[WORK TO COMPLETE] Quote exactly and only this range of lines in the data below: the line that holds "cell type and" to the line that holds "3_3_place_gp: 457 / 1.42 / 0.629 / 3410", both included.

[Collected data]
Segment Open

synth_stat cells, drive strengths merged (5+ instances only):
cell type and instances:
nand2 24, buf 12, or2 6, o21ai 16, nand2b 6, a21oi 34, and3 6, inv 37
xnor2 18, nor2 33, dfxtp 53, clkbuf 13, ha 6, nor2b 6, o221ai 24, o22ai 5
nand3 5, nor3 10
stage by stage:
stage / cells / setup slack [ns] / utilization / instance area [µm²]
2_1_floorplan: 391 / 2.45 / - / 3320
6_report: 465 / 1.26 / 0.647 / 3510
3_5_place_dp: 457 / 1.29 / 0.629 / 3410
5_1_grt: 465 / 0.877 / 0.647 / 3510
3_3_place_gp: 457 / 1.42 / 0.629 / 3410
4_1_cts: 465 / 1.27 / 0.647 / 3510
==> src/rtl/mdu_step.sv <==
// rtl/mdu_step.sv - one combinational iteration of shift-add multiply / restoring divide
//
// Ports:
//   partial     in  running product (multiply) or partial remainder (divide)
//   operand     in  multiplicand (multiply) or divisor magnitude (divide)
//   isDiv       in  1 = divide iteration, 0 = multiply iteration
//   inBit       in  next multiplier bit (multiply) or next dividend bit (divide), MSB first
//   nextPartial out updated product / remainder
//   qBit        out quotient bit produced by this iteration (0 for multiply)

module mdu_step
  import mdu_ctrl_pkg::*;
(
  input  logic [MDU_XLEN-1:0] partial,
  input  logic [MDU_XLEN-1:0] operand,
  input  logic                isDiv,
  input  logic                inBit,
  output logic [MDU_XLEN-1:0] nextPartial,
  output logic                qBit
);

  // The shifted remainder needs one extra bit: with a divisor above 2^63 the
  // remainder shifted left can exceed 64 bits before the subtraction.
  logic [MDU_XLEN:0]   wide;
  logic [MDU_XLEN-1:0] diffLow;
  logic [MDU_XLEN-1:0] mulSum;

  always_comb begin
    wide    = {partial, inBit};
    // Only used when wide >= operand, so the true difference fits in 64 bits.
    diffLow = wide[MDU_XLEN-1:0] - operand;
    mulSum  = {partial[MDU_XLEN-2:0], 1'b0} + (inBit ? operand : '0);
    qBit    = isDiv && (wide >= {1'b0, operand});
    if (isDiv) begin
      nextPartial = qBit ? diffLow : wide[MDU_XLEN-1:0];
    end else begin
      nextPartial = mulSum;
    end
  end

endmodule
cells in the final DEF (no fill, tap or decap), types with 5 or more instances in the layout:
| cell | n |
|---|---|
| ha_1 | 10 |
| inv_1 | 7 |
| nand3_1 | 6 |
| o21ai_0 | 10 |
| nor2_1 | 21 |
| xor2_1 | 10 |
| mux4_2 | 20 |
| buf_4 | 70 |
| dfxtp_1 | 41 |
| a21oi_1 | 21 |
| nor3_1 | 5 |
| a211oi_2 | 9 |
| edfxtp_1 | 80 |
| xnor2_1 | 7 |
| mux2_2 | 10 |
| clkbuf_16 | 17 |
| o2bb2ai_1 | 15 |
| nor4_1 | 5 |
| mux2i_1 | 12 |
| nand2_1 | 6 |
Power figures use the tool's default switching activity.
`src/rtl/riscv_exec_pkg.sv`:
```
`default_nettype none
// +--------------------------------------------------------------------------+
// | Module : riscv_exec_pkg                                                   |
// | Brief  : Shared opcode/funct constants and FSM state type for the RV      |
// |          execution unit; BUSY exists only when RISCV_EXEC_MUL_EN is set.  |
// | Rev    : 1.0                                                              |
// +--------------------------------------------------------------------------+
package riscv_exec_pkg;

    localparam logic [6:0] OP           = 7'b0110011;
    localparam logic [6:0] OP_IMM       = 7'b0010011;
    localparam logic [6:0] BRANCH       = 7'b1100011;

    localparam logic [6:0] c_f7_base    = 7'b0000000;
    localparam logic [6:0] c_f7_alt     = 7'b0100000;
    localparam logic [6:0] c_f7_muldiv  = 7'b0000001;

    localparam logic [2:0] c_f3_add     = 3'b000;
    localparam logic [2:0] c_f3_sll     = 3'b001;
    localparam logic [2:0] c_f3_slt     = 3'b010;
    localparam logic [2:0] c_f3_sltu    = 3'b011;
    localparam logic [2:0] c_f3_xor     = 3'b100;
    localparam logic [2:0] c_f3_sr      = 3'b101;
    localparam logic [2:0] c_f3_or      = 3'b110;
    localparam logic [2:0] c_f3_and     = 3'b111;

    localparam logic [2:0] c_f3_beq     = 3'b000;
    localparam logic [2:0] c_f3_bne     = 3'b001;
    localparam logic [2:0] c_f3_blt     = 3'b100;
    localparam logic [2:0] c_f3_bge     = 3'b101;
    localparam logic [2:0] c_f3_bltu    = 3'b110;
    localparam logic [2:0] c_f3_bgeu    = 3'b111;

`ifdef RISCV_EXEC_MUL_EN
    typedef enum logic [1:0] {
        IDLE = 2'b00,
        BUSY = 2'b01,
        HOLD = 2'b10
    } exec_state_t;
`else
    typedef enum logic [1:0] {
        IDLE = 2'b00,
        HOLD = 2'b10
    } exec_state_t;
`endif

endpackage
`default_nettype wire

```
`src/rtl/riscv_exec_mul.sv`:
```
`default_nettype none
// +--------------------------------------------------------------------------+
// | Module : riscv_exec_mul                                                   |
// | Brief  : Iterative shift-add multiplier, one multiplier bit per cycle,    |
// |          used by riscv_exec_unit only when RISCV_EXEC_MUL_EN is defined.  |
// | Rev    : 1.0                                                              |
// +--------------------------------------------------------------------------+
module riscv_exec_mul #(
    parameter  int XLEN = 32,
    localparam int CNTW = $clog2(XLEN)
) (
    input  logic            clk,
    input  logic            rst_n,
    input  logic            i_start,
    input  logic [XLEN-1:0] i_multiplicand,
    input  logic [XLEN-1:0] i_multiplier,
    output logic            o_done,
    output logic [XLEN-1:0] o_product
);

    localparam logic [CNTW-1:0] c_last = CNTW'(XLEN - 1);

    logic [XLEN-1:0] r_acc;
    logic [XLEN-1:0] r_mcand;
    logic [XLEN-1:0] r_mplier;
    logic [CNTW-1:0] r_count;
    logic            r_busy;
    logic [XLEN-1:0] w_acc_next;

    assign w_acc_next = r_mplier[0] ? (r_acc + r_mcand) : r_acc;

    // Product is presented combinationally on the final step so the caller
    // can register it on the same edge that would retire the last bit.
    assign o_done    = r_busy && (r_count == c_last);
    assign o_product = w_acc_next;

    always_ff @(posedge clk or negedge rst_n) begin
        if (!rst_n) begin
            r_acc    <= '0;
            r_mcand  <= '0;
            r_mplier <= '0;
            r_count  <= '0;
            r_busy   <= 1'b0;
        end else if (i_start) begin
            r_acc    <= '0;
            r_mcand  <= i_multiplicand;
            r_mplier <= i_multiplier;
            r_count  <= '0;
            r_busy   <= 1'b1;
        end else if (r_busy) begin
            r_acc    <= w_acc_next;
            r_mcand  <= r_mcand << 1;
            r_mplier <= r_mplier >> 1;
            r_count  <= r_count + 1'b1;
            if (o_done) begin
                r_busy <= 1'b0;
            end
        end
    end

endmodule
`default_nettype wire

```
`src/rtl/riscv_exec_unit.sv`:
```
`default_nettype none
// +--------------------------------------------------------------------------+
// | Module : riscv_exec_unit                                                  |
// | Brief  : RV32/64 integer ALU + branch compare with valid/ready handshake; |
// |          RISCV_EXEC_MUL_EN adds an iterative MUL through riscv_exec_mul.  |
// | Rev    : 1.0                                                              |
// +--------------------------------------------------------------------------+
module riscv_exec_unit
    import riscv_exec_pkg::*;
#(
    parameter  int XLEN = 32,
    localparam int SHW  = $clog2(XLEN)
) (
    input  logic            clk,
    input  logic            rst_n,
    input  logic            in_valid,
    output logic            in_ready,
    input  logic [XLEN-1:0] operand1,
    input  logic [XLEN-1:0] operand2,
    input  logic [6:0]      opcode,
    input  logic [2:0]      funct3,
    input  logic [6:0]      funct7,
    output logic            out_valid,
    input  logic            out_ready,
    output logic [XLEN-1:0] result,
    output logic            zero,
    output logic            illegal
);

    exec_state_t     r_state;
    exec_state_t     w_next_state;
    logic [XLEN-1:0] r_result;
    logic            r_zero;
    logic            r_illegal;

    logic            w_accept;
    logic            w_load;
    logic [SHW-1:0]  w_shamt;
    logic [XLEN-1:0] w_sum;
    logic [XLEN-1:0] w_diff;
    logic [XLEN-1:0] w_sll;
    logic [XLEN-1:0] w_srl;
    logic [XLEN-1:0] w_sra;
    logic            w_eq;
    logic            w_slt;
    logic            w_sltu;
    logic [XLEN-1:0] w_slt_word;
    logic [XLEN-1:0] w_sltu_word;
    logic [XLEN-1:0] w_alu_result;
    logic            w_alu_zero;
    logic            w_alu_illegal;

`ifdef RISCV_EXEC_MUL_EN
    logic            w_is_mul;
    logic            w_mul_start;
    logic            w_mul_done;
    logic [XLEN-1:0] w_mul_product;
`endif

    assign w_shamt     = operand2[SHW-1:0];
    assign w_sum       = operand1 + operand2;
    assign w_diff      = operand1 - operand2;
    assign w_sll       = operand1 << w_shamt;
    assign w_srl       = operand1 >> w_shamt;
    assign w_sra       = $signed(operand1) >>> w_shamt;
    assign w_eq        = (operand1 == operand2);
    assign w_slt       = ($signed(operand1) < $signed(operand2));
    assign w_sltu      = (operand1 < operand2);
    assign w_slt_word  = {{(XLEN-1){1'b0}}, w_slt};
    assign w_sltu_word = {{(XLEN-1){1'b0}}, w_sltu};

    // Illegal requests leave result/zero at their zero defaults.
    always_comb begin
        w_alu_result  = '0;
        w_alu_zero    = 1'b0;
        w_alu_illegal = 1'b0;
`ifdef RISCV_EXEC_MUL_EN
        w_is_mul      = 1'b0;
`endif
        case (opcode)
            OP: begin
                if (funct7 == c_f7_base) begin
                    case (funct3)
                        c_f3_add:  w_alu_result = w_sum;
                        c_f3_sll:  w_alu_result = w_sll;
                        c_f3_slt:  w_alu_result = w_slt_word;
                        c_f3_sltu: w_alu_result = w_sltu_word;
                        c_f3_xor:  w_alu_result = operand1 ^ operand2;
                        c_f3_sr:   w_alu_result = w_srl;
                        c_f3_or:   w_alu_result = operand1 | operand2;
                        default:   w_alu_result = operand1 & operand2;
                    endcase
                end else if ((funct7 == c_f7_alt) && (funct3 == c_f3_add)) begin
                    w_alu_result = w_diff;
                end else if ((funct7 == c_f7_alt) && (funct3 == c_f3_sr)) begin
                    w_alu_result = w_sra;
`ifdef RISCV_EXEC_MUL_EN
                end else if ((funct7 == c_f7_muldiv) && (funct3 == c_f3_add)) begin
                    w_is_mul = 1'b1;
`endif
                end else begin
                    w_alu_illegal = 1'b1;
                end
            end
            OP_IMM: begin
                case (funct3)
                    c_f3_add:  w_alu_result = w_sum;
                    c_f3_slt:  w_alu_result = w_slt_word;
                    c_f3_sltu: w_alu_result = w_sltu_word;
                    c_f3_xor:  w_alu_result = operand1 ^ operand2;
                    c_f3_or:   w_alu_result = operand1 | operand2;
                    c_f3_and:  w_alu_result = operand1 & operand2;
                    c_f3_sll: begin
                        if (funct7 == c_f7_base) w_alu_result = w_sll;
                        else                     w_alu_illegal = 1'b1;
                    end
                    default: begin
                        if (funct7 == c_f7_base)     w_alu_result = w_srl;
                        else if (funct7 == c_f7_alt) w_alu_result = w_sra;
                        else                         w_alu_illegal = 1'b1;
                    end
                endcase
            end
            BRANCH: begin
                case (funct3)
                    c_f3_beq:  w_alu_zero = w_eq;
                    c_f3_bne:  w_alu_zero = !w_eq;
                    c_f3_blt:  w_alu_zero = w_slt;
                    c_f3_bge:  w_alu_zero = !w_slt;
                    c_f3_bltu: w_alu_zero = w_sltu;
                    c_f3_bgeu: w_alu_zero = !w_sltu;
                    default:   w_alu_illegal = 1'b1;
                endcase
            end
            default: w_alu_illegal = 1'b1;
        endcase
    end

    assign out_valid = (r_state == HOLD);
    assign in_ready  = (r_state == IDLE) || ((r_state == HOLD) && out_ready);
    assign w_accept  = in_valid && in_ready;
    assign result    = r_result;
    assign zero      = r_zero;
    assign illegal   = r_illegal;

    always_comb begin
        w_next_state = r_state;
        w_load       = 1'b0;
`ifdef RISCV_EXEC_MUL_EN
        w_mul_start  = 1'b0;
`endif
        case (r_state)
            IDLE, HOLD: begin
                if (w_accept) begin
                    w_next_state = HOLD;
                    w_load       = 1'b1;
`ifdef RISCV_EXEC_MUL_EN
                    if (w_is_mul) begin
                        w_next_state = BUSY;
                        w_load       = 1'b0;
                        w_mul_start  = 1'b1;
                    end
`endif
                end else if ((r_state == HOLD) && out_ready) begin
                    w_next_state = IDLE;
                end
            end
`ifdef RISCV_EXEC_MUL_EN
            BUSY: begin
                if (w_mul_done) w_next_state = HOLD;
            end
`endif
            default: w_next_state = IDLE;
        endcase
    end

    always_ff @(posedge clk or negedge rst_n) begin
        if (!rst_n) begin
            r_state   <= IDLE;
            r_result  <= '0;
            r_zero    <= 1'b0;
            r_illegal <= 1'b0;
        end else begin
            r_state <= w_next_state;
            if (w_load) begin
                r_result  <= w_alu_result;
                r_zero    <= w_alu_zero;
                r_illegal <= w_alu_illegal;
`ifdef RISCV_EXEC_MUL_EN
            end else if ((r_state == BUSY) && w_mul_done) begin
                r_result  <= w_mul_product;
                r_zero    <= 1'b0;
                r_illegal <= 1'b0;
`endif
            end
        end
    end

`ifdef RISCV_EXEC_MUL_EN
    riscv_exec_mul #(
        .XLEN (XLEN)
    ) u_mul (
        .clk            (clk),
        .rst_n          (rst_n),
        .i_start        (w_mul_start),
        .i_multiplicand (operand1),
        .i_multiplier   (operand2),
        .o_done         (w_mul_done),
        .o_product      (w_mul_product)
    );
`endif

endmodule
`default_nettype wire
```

Segment Closed

[SOLUTION BELOW]
cell type and instances:
nand2 24, buf 12, or2 6, o21ai 16, nand2b 6, a21oi 34, and3 6, inv 37
xnor2 18, nor2 33, dfxtp 53, clkbuf 13, ha 6, nor2b 6, o221ai 24, o22ai 5
nand3 5, nor3 10
stage by stage:
stage / cells / setup slack [ns] / utilization / instance area [µm²]
2_1_floorplan: 391 / 2.45 / - / 3320
6_report: 465 / 1.26 / 0.647 / 3510
3_5_place_dp: 457 / 1.29 / 0.629 / 3410
5_1_grt: 465 / 0.877 / 0.647 / 3510
3_3_place_gp: 457 / 1.42 / 0.629 / 3410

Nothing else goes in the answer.